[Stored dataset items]
══════════
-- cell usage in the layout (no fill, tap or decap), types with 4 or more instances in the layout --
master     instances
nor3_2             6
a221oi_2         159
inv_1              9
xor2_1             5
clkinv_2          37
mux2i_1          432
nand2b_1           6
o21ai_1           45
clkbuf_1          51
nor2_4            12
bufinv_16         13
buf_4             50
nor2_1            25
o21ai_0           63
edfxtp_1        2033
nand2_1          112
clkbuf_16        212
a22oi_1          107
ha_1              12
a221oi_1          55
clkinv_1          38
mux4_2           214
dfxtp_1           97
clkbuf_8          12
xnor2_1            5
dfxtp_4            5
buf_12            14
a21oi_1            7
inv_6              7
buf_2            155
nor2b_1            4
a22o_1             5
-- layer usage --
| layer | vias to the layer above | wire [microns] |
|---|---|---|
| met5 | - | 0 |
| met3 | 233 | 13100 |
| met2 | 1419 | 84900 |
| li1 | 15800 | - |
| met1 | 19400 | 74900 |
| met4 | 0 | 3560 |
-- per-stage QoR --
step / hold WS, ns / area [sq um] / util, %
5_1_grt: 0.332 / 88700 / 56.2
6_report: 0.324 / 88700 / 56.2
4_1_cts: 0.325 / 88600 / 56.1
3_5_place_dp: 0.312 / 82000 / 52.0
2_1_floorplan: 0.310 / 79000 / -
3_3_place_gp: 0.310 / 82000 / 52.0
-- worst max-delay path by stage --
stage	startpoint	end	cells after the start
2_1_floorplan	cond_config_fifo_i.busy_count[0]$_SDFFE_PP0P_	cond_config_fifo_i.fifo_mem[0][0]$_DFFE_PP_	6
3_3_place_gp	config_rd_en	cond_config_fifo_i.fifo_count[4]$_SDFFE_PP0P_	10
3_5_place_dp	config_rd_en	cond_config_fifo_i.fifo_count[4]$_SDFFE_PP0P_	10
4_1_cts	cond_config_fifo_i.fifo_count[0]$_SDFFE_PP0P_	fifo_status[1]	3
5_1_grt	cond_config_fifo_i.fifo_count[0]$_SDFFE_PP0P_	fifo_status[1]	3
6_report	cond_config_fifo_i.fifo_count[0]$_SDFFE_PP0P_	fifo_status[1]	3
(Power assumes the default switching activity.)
══════════
**WORK ORDER**
Please give the data again in full, exactly as written.

**FINAL ANSWER**
-- cell usage in the layout (no fill, tap or decap), types with 4 or more instances in the layout --
master     instances
nor3_2             6
a221oi_2         159
inv_1              9
xor2_1             5
clkinv_2          37
mux2i_1          432
nand2b_1           6
o21ai_1           45
clkbuf_1          51
nor2_4            12
bufinv_16         13
buf_4             50
nor2_1            25
o21ai_0           63
edfxtp_1        2033
nand2_1          112
clkbuf_16        212
a22oi_1          107
ha_1              12
a221oi_1          55
clkinv_1          38
mux4_2           214
dfxtp_1           97
clkbuf_8          12
xnor2_1            5
dfxtp_4            5
buf_12            14
a21oi_1            7
inv_6              7
buf_2            155
nor2b_1            4
a22o_1             5
-- layer usage --
| layer | vias to the layer above | wire [microns] |
|---|---|---|
| met5 | - | 0 |
| met3 | 233 | 13100 |
| met2 | 1419 | 84900 |
| li1 | 15800 | - |
| met1 | 19400 | 74900 |
| met4 | 0 | 3560 |
-- per-stage QoR --
step / hold WS, ns / area [sq um] / util, %
5_1_grt: 0.332 / 88700 / 56.2
6_report: 0.324 / 88700 / 56.2
4_1_cts: 0.325 / 88600 / 56.1
3_5_place_dp: 0.312 / 82000 / 52.0
2_1_floorplan: 0.310 / 79000 / -
3_3_place_gp: 0.310 / 82000 / 52.0
-- worst max-delay path by stage --
stage	startpoint	end	cells after the start
2_1_floorplan	cond_config_fifo_i.busy_count[0]$_SDFFE_PP0P_	cond_config_fifo_i.fifo_mem[0][0]$_DFFE_PP_	6
3_3_place_gp	config_rd_en	cond_config_fifo_i.fifo_count[4]$_SDFFE_PP0P_	10
3_5_place_dp	config_rd_en	cond_config_fifo_i.fifo_count[4]$_SDFFE_PP0P_	10
4_1_cts	cond_config_fifo_i.fifo_count[0]$_SDFFE_PP0P_	fifo_status[1]	3
5_1_grt	cond_config_fifo_i.fifo_count[0]$_SDFFE_PP0P_	fifo_status[1]	3
6_report	cond_config_fifo_i.fifo_count[0]$_SDFFE_PP0P_	fifo_status[1]	3
(Power assumes the default switching activity.)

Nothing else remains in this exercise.